How I Got to be a Good Freelancer.

I had to cross the Rubicon.  I cut my ties, for the last time in May of 2008.  No loans, no loan questions, no loan drama, nothing.  That helped.  .  I was holding on to something that was hurting me.  First, I took some work, first for Tim, then for other friends, setting up WordPress blogs.  The entire time, I was trying to build a membership site.  I failed–but that was my fault.  I succeeded at selling the damn thing, but I failed at running it.   The sales portion is easy, the implementation is where challenges come in.  Story of my life.

Then, I charged 2k-3k to get people set up and trained on blogs.   But there was something amiss.   That price point is just incorrect–it’s neither cheap nor expensive.  It gets the wrong crowd.  It brings entitlementality, revision hell.

After fits and starts, I figured out Thesis.   Borne out of a need to be cheaper and reduce friction, customer service and entitlement among my customers, I created a cheap-o blogging platform.  http://guerrilla.me/thesisblogs.   I recorded a ton of tutorial videos (Screenflow is the best tutorial making software), and threw ‘em into .flv and put ‘em into wP.  And I sold blogs–that others sold for $2500–for $750.  And was profitable, with a low cost of sale and a higher value proposition.  End of story.  I was then free to sell something.

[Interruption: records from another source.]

File: config.mk
export PLATFORM = sky130hd
export DESIGN_NAME = qgen_quad
export DESIGN_NICKNAME = d
export VERILOG_FILES = /design/src/rtl/qgen_pkg.sv /design/src/rtl/qgen_period.sv /design/src/rtl/qgen_counter.sv /design/src/rtl/qgen_phase.sv /design/src/rtl/qgen_quad.sv
export SDC_FILE = /design/constraint.sdc
export NUM_CORES = 1
export LEC_CHECK = 0
export CORE_ASPECT_RATIO = 1.1
export CORE_UTILIZATION = 45
export DETAILED_ROUTE_END_ITERATION = 8
export DONT_BUFFER_PORTS = 1
export GPL_TIMING_DRIVEN = 0
export PLACE_DENSITY = 0.64
export SLEW_MARGIN = 20
export SYNTH_ARGS = -nofsm -noshare
export SYNTH_HDL_FRONTEND = slang
export SYNTH_SLANG_ARGS = --single-unit
File: constraint.sdc
create_clock -name clk -period 8.45 [get_ports clk]
set_clock_uncertainty 0.15 [all_clocks]
set_input_delay 0.4225 -clock clk [delete_from_list [all_inputs] [get_ports clk]]
set_output_delay 0.4225 -clock clk [all_outputs]
set_load 0.03 [all_outputs]
File: src/rtl/qgen_pkg.sv
package qgen_pkg;
  localparam int unsigned QG_PW = 32;

  typedef logic [QG_PW-1:0] cnt_t;

  // Decoded thresholds for one waveform cycle
  typedef struct packed {
    cnt_t last;   // final count before returning to zero
    cnt_t half;   // A falls here
    cnt_t qtr;    // B rises here
    cnt_t three;  // B falls here
  } thr_t;

  function automatic thr_t qg_thresholds(input cnt_t per, input cnt_t floor_v);
    cnt_t p;
    thr_t t;
    p       = (per < floor_v) ? floor_v : per;
    t.last  = p - cnt_t'(1);
    t.half  = p >> 1;
    t.qtr   = p >> 2;
    t.three = t.half + t.qtr;
    return t;
  endfunction
endpackage

File: src/rtl/qgen_period.sv
module qgen_period
  import qgen_pkg::*;
#(
  parameter int unsigned MIN_PERIOD = 4
) (
  input  logic clk,
  input  logic rst,
  input  logic en,
  input  logic at_end,
  input  cnt_t period_i,
  output thr_t thr_q,
  output thr_t thr_nx
);
  localparam cnt_t FLOOR = cnt_t'(MIN_PERIOD);

  logic take;
  assign take = rst || (en && at_end);

  always_comb begin
    thr_nx = thr_q;
    if (take) thr_nx = qg_thresholds(period_i, FLOOR);
  end

  always_ff @(posedge clk) begin
    thr_q <= thr_nx;
  end

  // clamped period keeps the four edges strictly ordered
  a_r5_edge_order: assert property (@(posedge clk) disable iff (rst)
    (thr_q.qtr != '0) && (thr_q.qtr < thr_q.half) &&
    (thr_q.half < thr_q.three) && (thr_q.three <= thr_q.last));
endmodule

File: src/rtl/qgen_counter.sv
module qgen_counter
  import qgen_pkg::*;
(
  input  logic clk,
  input  logic rst,
  input  logic en,
  input  thr_t thr_q,
  input  thr_t thr_nx,
  output cnt_t cnt_nx,
  output logic at_end
);
  cnt_t cnt_q;

  assign at_end = (cnt_q == thr_q.last);

  always_comb begin
    if (rst)        cnt_nx = thr_nx.last;  // park at the end: next enabled edge starts at 0
    else if (!en)   cnt_nx = cnt_q;
    else if (at_end) cnt_nx = '0;
    else            cnt_nx = cnt_q + cnt_t'(1);
  end

  always_ff @(posedge clk) begin
    cnt_q <= cnt_nx;
  end

  // count never passes the final value of the current cycle
  a_r2_count_in_range: assert property (@(posedge clk) disable iff (rst)
    cnt_q <= thr_q.last);

  // frozen while disabled
  a_r8_count_frozen: assert property (@(posedge clk) disable iff (rst)
    !en |=> $stable(cnt_q));
endmodule

File: src/rtl/qgen_phase.sv
module qgen_phase
  import qgen_pkg::*;
(
  input  logic clk,
  input  logic rst,
  input  logic en,
  input  cnt_t cnt_nx,
  input  thr_t thr_nx,
  input  logic at_end,
  output logic a_q,
  output logic b_q,
  output logic wrap_q
);
  always_ff @(posedge clk) begin
    if (rst) begin
      a_q    <= 1'b0;
      b_q    <= 1'b0;
      wrap_q <= 1'b0;
    end else if (en) begin
      a_q    <= (cnt_nx < thr_nx.half);
      b_q    <= (cnt_nx >= thr_nx.qtr) && (cnt_nx < thr_nx.three);
      wrap_q <= at_end;
    end else begin
      wrap_q <= 1'b0;
    end
  end

  // A rises only while B is low (count 0)
  a_r3_a_rise_b_low: assert property (@(posedge clk) disable iff (rst)
    $rose(a_q) |-> !b_q);

  // B rises only while A is high (quarter point)
  a_r4_b_rise_a_high: assert property (@(posedge clk) disable iff (rst)
    $rose(b_q) |-> a_q);

  // strobe coincides with cycle start and lasts one cycle
  a_r7_wrap_at_start: assert property (@(posedge clk) disable iff (rst)
    wrap_q |-> (a_q && !b_q));
  a_r7_wrap_single: assert property (@(posedge clk) disable iff (rst)
    wrap_q |=> !wrap_q);

  // disabled means outputs held, no strobe
  a_r8_outputs_held: assert property (@(posedge clk) disable iff (rst)
    !en |=> ($stable(a_q) && $stable(b_q) && !wrap_q));
endmodule

File: src/rtl/qgen_quad.sv
module qgen_quad
  import qgen_pkg::*;
#(
  parameter int unsigned MIN_PERIOD = 4
) (
  input  logic             clk,
  input  logic             rst,
  input  logic             en,
  input  logic [QG_PW-1:0] period,
  output logic             phase_a,
  output logic             phase_b,
  output logic             wrap
);
  thr_t thr_q;
  thr_t thr_nx;
  cnt_t cnt_nx;
  logic at_end;

  qgen_period #(.MIN_PERIOD(MIN_PERIOD)) u_period (
    .clk      (clk),
    .rst      (rst),
    .en       (en),
    .at_end   (at_end),
    .period_i (period),
    .thr_q    (thr_q),
    .thr_nx   (thr_nx)
  );

  qgen_counter u_counter (
    .clk    (clk),
    .rst    (rst),
    .en     (en),
    .thr_q  (thr_q),
    .thr_nx (thr_nx),
    .cnt_nx (cnt_nx),
    .at_end (at_end)
  );

  qgen_phase u_phase (
    .clk    (clk),
    .rst    (rst),
    .en     (en),
    .cnt_nx (cnt_nx),
    .thr_nx (thr_nx),
    .at_end (at_end),
    .a_q    (phase_a),
    .b_q    (phase_b),
    .wrap_q (wrap)
  );
endmodule

==> metrics.csv, run 1 <==
metric,value,unit
status,finished clean,
Worst Hold Path Cells,2,
CP arrival,6770,ps
Hold Path Class,primary input to register,
DR vias,9855,
RePlAce Congestion,0.942,
vias per inst,5.57,
layout cells sized above 1,0.0640,
Die Span Y,170,µm
antenna diode count,0,
Sw Pwr,807,µW
Slew Limit Fails,0,
number of synthesis warnings,0,
PortBufs,0,
Max-slew headroom,0.336,
htree depth,4,
PostCTS Resize Cnt,0,
Leak,5.99,nW
RSZ-0062 raised after global routing,false,
mapped cell area,11600,µm²
worst endpoint required time,8590,ps
setup TNS,0,ps
Synth async-reset ratio,0,
CP startpoint kind,primary input,
total gr overflow,0,
"Seq/Total Area, Yosys",0.281,
CTS Hold Bufs,0,
critical path capture point type,register,
"Net count, final",1626,
synthesized instance count,1391,
pwr dens,196,nW/µm²
Post-CTS Setup Bufs,0,
first-pass GRT wire length,53.5,mm
CORE AREA,25300,µm²
worst reg2reg startpoint,u_counter.cnt_q[28],
sequential share of power,0.376,
Routed WL,35.0,mm
reg2reg path depth,15,
Worst R2R End,u_phase.a_q,
R2R Setup Slk,2320,ps
Cell variety after synth,63,
row cnt,61,
Initial Util,0.459,
number of synthesized flops with an enable pin,0,
Fillers,2404,
DRC,0,
FMAX,0.151,GHz
Synth Register Bits,163,
post-layout util,0.501,
Synth Flop Type,dfxtp_1,
Worst-Skew Late Latency,440,ps
gr usage total,0.271,
Setup CP Type,primary input to register,
Final Hold Violating Endpoints,0,
combinational share of power,0.282,
min cycle time layout,6630,ps
vias in the first global route,9516,
clk sinks,163,
pin count of the biggest net entering global routing,17,
pin slew with the least headroom to its limit,996,ps
TritonCTS buffer count,17,
HPWL after DPL,27.9,mm
Hold EP,u_period.thr_q[119],
Synth area leader,dfxtp_1,
Die ar.,26400,µm²
sw frac,0.326,
Final Cycle Share,0.785,
Initial DRC Count,740,
Peak VDD IR,0.000113,V
Clk pwr share,0.342,
TritonCTS clock tree,built,
syn nets,1607,
Avg WL per Cell,19.8,µm
Top Ports,38,
chip width,155,µm
Synth Area per Inst,8.34,µm²
Final ANT Viol Nets,0,
Synth top area share,0.281,
min-delay src,period[23],
largest cells by area after synthesis,"dfxtp_1 (28%), ha_1 (19%), a21oi_1 (5.4%), xnor2_1 (4.8%), inv_1 (4.2%)",
Layout area overhead,9.19,%
First-pass DRT Iterations,5,
final setup fails,0,
clock-pin slew of the registers on the worst-case setup and hold paths,70,ps
CP Max Fanout,6,
clk root buf,clkbuf_16,
P_int,1.67,mW
initial antenna violation count,0,
clk buf depth,2,
Max-cap violations,0,
-- worst max-delay path, cell delays in order --
cell       delay, ps
nor4_1           330
nand4_1          420
o21ai_0          530
ha_1             280
nand2b_1         130
a21boi_0         130
o21ai_0          420
a21oi_1          260
a211oi_1         380
o21ai_0          160
xnor2_1          360
o22ai_1          320
ha_1             420
nand4_1           90
or2_2            330
nor4_1           760
o2111ai_1        340
o221ai_1         490
a41oi_1          190
-- flip-flops by register name, summed over array words and instances (netlist names) --
signal           count
u_period.thr_q     128
u_counter.cnt_q     32
u_phase.a_q          1
u_phase.b_q          1
u_phase.wrap_q       1
-- power by group through the flow --
stage	clock [mW]	combinational [mW]	sequential, mW
after floorplan	0	0.514	0.934
after global placement	0	0.675	0.944
after global routing	0.886	0.784	0.942
after detailed placement	0	0.688	0.947
final	0.848	0.700	0.932
after CTS	0.854	0.695	0.930
-- cell families (layout without fill, tap and decap cells) --
family          Yosys count  in the layout  share of synthesized area
flops                   163            163                      0.281
fa+ha+maj               181            181                      0.196
buf+inv                 193            224                     0.0646
xor+xnor                112            112                     0.0846
mux                      35             35                     0.0325
compound gates          331            331                      0.185
simple gates            376            376                      0.156
-- per-stage QoR --
stage	setup slack, ps	hold slack (ps)	cells	cell area (µm²)	power, mW
after floorplan	3520	260	1391	11600	1.45
after global placement	1440	274	1737	12000	1.62
after detailed placement	1450	276	1737	12000	1.63
after CTS	1860	11.4	1768	12700	2.48
after global routing	1620	18.8	1768	12700	2.61
final	1820	22.2	1768	12700	2.48
-- Yosys cell counts (5+ instances only) --
cell type	instances
o21ai_0	46
nor2b_1	11
mux2i_1	14
o22ai_1	5
inv_1	130
a21oi_1	125
nand4_1	21
and4_1	8
dfxtp_1	163
nor4_1	12
nor3b_1	5
a21boi_0	6
nor3_1	13
a211oi_1	14
nand2b_1	10
a22o_1	10
mux2_2	21
and3_1	12
and2_1	8
xor2_1	49
nand3_1	27
ha_1	180
nor2_1	117
o2111ai_1	7
nand2_1	107
or2_2	11
a21o_1	45
clkbuf_1	46
o211ai_1	9
buf_2	14
o21a_1	13
o31ai_1	10
xnor2_1	63
-- worst max-delay path by stage --
stage | slack [ps] | start | to
CTS | 1860 | period[30] | u_phase.a_q
detailed placement | 1450 | period[30] | u_phase.a_q
global route | 1620 | period[30] | u_phase.a_q
global placement | 1440 | period[14] | u_phase.a_q
finish | 1820 | period[30] | u_phase.a_q
floorplan | 3520 | period[14] | u_phase.b_q
-- routing by layer --
| layer | wire length, µm | up-vias | global-route usage |
|---|---|---|---|
| met5 | 0 | - | 0 |
| met4 | 1160 | 0 | 0.112 |
| met3 | 1740 | 63 | 0.0369 |
| met2 | 16400 | 262 | 0.461 |
| met1 | 15600 | 4678 | 0.344 |
| li1 | - | 4852 | - |
-- layout make-up --
type,instances,area (µm²),share of cell area
clock buffer,20,457,0.0361
buffer,63,262,0.0207
sequential,163,3260,0.258
tap,346,433,0.0342
multi-input combinational,1035,7580,0.599
inverter,130,488,0.0385
clock inverter,11,176,0.0139
-- placed cells by master (no fill, tap or decap), drive strengths merged, types with 5 or more instances in the layout --
| cell type | instances |
|---|---|
| nand2b | 10 |
| mux2i | 14 |
| nor2 | 117 |
| nor4 | 16 |
| a21oi | 126 |
| nor3 | 13 |
| o21a | 13 |
| nand2 | 107 |
| ha | 180 |
| dfxtp | 163 |
| buf | 17 |
| nor2b | 11 |
| clkinv | 5 |
| inv | 131 |
| a22o | 10 |
| a211oi | 14 |
| o2111ai | 7 |
| nand3 | 27 |
| o21ai | 49 |
| xor2 | 49 |
| mux2 | 21 |
| o31ai | 10 |
| and3 | 12 |
| and4 | 8 |
| a21boi | 6 |
| a2111oi | 5 |
| a21o | 45 |
| and2 | 8 |
| or2 | 12 |
| o211ai | 9 |
| clkbuf | 66 |
| nor3b | 5 |
| xnor2 | 63 |
| o22ai | 5 |
| nand4 | 22 |
(Power assumes the default switching activity.)
==> inputs of run 2 (changes only) <==
==> constraint.sdc (replaced) <==
create_clock -name clk -period 6.7 [get_ports clk]
set_clock_uncertainty 0.15 [all_clocks]
set_input_delay 0.335 -clock clk [delete_from_list [all_inputs] [get_ports clk]]
set_output_delay 0.335 -clock clk [all_outputs]
set_load 0.03 [all_outputs]
==> run 2 against run 1 <==
- register-to-register slack worse by 1500 ps
- sequential power up 27%
- flip-flop and latch count unchanged
- highest routed layer unchanged
==> metrics.csv, run 2 (same netlist as run 1, synthesis figures left out) <==
metric,value,unit,change
clk buf depth,2,,unchanged
post-layout util,0.504,,was 0.501
Top Ports,38,,unchanged
Die Span Y,170,µm,unchanged
First-pass DRT Iterations,5,,unchanged
RSZ-0062 raised after global routing,false,,unchanged
Final Cycle Share,0.950,,
Clk pwr share,0.342,,about the same
layout cells sized above 1,0.0644,,was 0.0640
combinational share of power,0.283,,was 0.282
worst endpoint required time,6850,ps,was 8590 ps
"Net count, final",1632,,was 1626
final setup fails,0,,unchanged
final setup margin,332,ps,was 1820 ps
Slew Limit Fails,0,,unchanged
Hold Path Class,primary input to register,,unchanged
Setup CP Type,primary input to register,,unchanged
critical path capture point type,register,,unchanged
DRC,0,,unchanged
CORE AREA,25300,µm²,unchanged
initial antenna violation count,0,,unchanged
worst reg2reg startpoint,u_counter.cnt_q[28],,unchanged
total gr overflow,0,,unchanged
Peak VDD IR,0.000142,V,was 0.000113 V
Largest register FFs,128,,unchanged
CP top delay family,compound AO/OA/AOI/OAI gates,,unchanged
clk root buf,clkbuf_16,,unchanged
vias per inst,5.61,,was 5.57
"Top cell by count, worst path",o21ai_0,,unchanged
pin count of the biggest net entering global routing,17,,unchanged
CP startpoint kind,primary input,,unchanged
biggest regs,"u_period.thr_q: 128 flops, u_counter.cnt_q: 32 flops",,unchanged
FMAX,0.157,GHz,
CP arrival,6510,ps,was 6770 ps
"Cell Chain, Critical Path",nor4_1 > nand4_1 > o21ai_0 > ha_1 > nand2b_1 > a21boi_0 > o21ai_0 > a21oi_1 > a211oi_1 > o21ai_0 > xnor2_1 > o22ai_1 > ha_1 > nand4_1 > or2_2 > nor4_2 > o2111ai_1 > o221ai_1 > a41oi_1,,was nor4_1 > nand4_1 > o21ai_0 > ha_1 > nand2b_1 > a21boi_0 > o21ai_0 > a21oi_1 > a211oi_1 > o21ai_0 > xnor2_1 > o22ai_1 > ha_1 > nand4_1 > or2_2 > nor4_1 > o2111ai_1 > o221ai_1 > a41oi_1
Initial DRC Count,720,,was 740
Crit. Startpoint,period[30],,unchanged
Sw Pwr,1.02,mW,was 807 µW
Avg WL per Cell,19.9,µm,was 19.8 µm
PortBufs,0,,unchanged
RePlAce Congestion,0.942,,unchanged
most frequent cells in the layout,"ha_1 (180), dfxtp_1 (163), inv_1 (130)",,unchanged
TritonCTS buffer count,17,,unchanged
Layout area overhead,9.77,%,was 9.19%
Place WS,-216,ps,was 1450 ps
min-delay src,period[18],,was period[23]
Routed WL,35.2,mm,was 35.0 mm
Max-cap violations,0,,unchanged
Leak,6.02,nW,was 5.99 nW
Fillers,2397,,was 2404
chip width,155,µm,unchanged
first-pass GRT wire length,53.8,mm,was 53.5 mm
htree depth,4,,unchanged
Die ar.,26400,µm²,unchanged
worst hold margin,15.8,ps,was 22.2 ps
Initial Util,0.459,,unchanged
Post-CTS Setup Bufs,0,,unchanged
min cycle time layout,6370,ps,
sequential share of power,0.375,,was 0.376
pwr dens,246,nW/µm²,was 196 nW/µm²
DR vias,9949,,was 9855
CP Max Fanout,6,,unchanged
Final ANT Viol Nets,0,,unchanged
slowest CP cell,nor4_2,,was nor4_1
row cnt,61,,unchanged
antenna diode count,0,,unchanged
gr usage total,0.273,,was 0.271
Buffers & Inverters on Critical Path,0,,unchanged
status,finished clean,,unchanged
"commonest non-fill, non-tap cell in the layout",ha_1,,unchanged
clk sinks,163,,unchanged
Final Hold Violating Endpoints,0,,unchanged
Max-slew headroom,0.339,,was 0.336
clock-pin slew of the registers on the worst-case setup and hold paths,70,ps,about the same
pin slew with the least headroom to its limit,983,ps,was 996 ps
CP peak stage delay,560,ps,was 760 ps
Worst-Skew Late Latency,450,ps,was 440 ps
P_int,2.11,mW,was 1.67 mW
TritonCTS clock tree,built,,unchanged
largest reg by FF count,u_period.thr_q,,unchanged
HPWL after DPL,27.9,mm,unchanged
sw frac,0.327,,was 0.326
vias in the first global route,9547,,was 9516
==> run 2: final timing paths <==
check	to	slack, ps	cells past startpoint
hold reg to reg	u_period.thr_q[95]	290	2
setup reg to reg	u_phase.a_q	790	15
setup / recovery	u_phase.a_q	330	19
hold / removal	u_period.thr_q[114]	20	2
==> run 2: stage by stage <==
step                instances  area [µm²]  setup TNS (ps)  total power, mW
floorplan                1391       11600               0             1.83
global placement         1737       12000            -223             2.04
detailed placement       1737       12000            -216             2.06
CTS                      1774       12700               0             3.13
global route             1774       12700               0             3.30
finish                   1774       12700               0             3.13
==> run 2: worst register-to-register path, cell delays in order, from the launching register on <==
cell       delay, ps
dfxtp_1          450
xor2_1           100
nor4_1           390
nand4_2          220
o41ai_4          490
buf_2            410
buf_2            520
buf_2            360
o22ai_1          280
ha_1             420
nand4_1           90
or2_2            340
nor4_2           560
o2111ai_1        320
o221ai_1         480
a41oi_1          190
==> run 2: routing by layer <==
layer / track usage / share of wire
met1: 0.344 / 0.45
met3: 0.0418 / 0.050
met5: 0 / 0
met4: 0.105 / 0.032
met2: 0.466 / 0.47
==> run 2: what timing repair did <==
action,CTS,global route
hold buffers,6,0
resized for setup,0,1
endpoints found under the hold margin,6,0
endpoints found under the setup margin,0,1
==> run 2: power groups by stage <==
stage / Combinational, mW / Clock, mW / Sequential [mW]
final: 0.887 / 1.07 / 1.18
after detailed placement: 0.867 / 0 / 1.19
after global routing: 0.993 / 1.12 / 1.19
after floorplan: 0.649 / 0 / 1.18
after global placement: 0.851 / 0 / 1.19
after CTS: 0.881 / 1.08 / 1.17
==> run 2: final cells by class <==
cell class	count	area, µm²	area share
plain buffers	63	262	0.0205
clock buffers	20	457	0.0359
well taps	346	433	0.0340
multi-input cells	1035	7590	0.596
flip-flops and latches	163	3260	0.256
inverters	130	488	0.0383
clock inverters	11	176	0.0139
repair buffers	6	60.1	0.00472
--- src/rtl/irq_agg_pkg.sv ---
package irq_agg_pkg;
  localparam int NUM_SRC = 4;
  localparam int ADDR_W  = 3;
  localparam int DATA_W  = 32;
  localparam int CODE_W  = 8;

  localparam int BIT_HALT = 0;
  localparam int BIT_SW0  = 1;
  localparam int BIT_SW1  = 2;
  localparam int BIT_EXT  = 3;

  typedef enum logic [ADDR_W-1:0] {
    A_STAT     = 3'd0,
    A_STAT_SET = 3'd1,
    A_STAT_CLR = 3'd2,
    A_MASK     = 3'd3,
    A_MASK_SET = 3'd4,
    A_MASK_CLR = 3'd5,
    A_DEST     = 3'd6,
    A_EXT      = 3'd7
  } reg_addr_e;
endpackage

--- src/rtl/irq_status_reg.sv ---
module irq_status_reg #(
  parameter int N = 4
) (
  input  logic         clk,
  input  logic         rst_n,
  input  logic [N-1:0] evt,
  input  logic         set_we,
  input  logic         clr_we,
  input  logic [N-1:0] wdata,
  output logic [N-1:0] status_o
);
  logic [N-1:0] q;
  logic [N-1:0] set_bits;
  logic [N-1:0] clr_bits;

  assign set_bits = evt | (set_we ? wdata : '0);
  assign clr_bits = clr_we ? wdata : '0;

  always_ff @(posedge clk or negedge rst_n) begin
    if (!rst_n) q <= '0;
    else        q <= (q & ~clr_bits) | set_bits;
  end

  assign status_o = q;

  for (genvar i = 0; i < N; i++) begin : g_chk

    evt_sets_chk: assert property (@(posedge clk) disable iff (!rst_n)
      $past(evt[i]) |-> q[i]);

    sticky_chk: assert property (@(posedge clk) disable iff (!rst_n)
      ($past(q[i]) && !$past(clr_we && wdata[i])) |-> q[i]);

    sw_set_chk: assert property (@(posedge clk) disable iff (!rst_n)
      $past(set_we && wdata[i]) |-> q[i]);
  end
endmodule
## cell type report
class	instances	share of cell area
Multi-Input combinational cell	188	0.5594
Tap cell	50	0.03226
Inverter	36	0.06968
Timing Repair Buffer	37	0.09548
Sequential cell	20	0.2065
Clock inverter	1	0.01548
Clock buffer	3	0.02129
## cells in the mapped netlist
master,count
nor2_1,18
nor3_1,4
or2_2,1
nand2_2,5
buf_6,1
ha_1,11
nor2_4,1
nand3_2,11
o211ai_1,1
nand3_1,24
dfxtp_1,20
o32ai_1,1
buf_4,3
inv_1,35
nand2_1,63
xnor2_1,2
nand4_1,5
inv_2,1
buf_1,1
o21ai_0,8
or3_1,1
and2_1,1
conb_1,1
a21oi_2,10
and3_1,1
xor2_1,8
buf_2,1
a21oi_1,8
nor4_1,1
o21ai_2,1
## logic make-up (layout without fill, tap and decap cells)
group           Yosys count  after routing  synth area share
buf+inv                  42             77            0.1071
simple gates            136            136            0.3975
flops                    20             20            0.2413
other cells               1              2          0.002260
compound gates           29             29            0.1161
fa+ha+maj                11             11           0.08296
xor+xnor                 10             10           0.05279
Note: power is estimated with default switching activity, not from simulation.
--- src/rtl/dtlb_probe.sv ---
module dtlb_probe
  import dtlb_pkg::*;
#(
  parameter int ADDR_W    = 32,
  parameter int PAGE_BITS = 13,
  parameter int SETS      = 64,
  parameter int WAYS      = 2,
  localparam int SET_W    = $clog2(SETS),
  localparam int WAY_W    = (WAYS > 1) ? $clog2(WAYS) : 1
) (
  input  logic              clk,
  input  logic              rstN,
  input  logic              reqValid,
  input  logic [ADDR_W-1:0] reqAddr,
  input  logic              reqWrite,
  input  logic              reqSuper,
  input  logic              mmuEnable,
  input  logic              mmuPresent,
  input  logic              wrEn,
  input  logic [WAY_W-1:0]  wrWay,
  input  logic [SET_W-1:0]  wrSet,
  input  logic              wrSelXlate,
  input  logic [ADDR_W-1:0] wrData,
  output logic              respValid,
  output logic [ADDR_W-1:0] respPaddr,
  output logic              respHit,
  output logic              respDenied,
  output logic              respCacheInh
);

  dtlbStrobes_t strobes;

  dtlb_ctrl u_ctrl (
    .clk        (clk),
    .rstN       (rstN),
    .reqValid   (reqValid),
    .mmuEnable  (mmuEnable),
    .mmuPresent (mmuPresent),
    .wrEn       (wrEn),
    .wrSelXlate (wrSelXlate),
    .strobes    (strobes),
    .respValid  (respValid)
  );

  dtlb_datapath #(
    .ADDR_W    (ADDR_W),
    .PAGE_BITS (PAGE_BITS),
    .SETS      (SETS),
    .WAYS      (WAYS)
  ) u_dp (
    .clk          (clk),
    .rstN         (rstN),
    .strobes      (strobes),
    .reqAddr      (reqAddr),
    .reqWrite     (reqWrite),
    .reqSuper     (reqSuper),
    .wrWay        (wrWay),
    .wrSet        (wrSet),
    .wrData       (wrData),
    .respPaddr    (respPaddr),
    .respHit      (respHit),
    .respDenied   (respDenied),
    .respCacheInh (respCacheInh)
  );

endmodule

That meant that I have a way to make money any day I wake up, I can have $2500 before sundown, and it was mine.  Soon, fulfillment will not be my bottleneck.

Where Risk Is And Where It Isn’t

In 2007 when I took the plunge most time, I was a mortgage dude.  Right?  Had a good income and solid client base.  Anyway, gist is this:  I was at risk then.  Every day lenders were leaving, Barney Frank was sending regulations down the throat of a whipped and chastened industry.   I didn’t love the work.  I loved being of service to people, I loved the ego, I loved moving a million dollars around.

There was grave risk there.  Regulatory risk: in Ohio, SB 185 was such that ordinary clerical errors carried a felony with them.   That’s risk.

Most people are subject to the caprices of an inept boss or bureaucracy.  That’s risk.

Most people are in a job, capped at what they can do, make, learn and be for 40 of the 168 hours that we have in a week.  That’s risk.

Most people–like I was–are paycheck to paycheck, a misstep away from bankruptcy, a mistep away from doom. No more secure than I am, but because another name is on the check, they seem to think that it will come.  That’s risk.

Risk is siting in a job you hate, ONE MORE F#@%king  DAY for a paycheck that’s not worth it.  Taking your soul and beating it into blandness.   Making your life’s work amount to Schmidt’s .

You don’t need a fortune to leave a bad job.  You need 2 weeks survivability.  You need to do like I did: get rid of the Acura RL, the big house payment.  Get rid of ego-head.   Sell.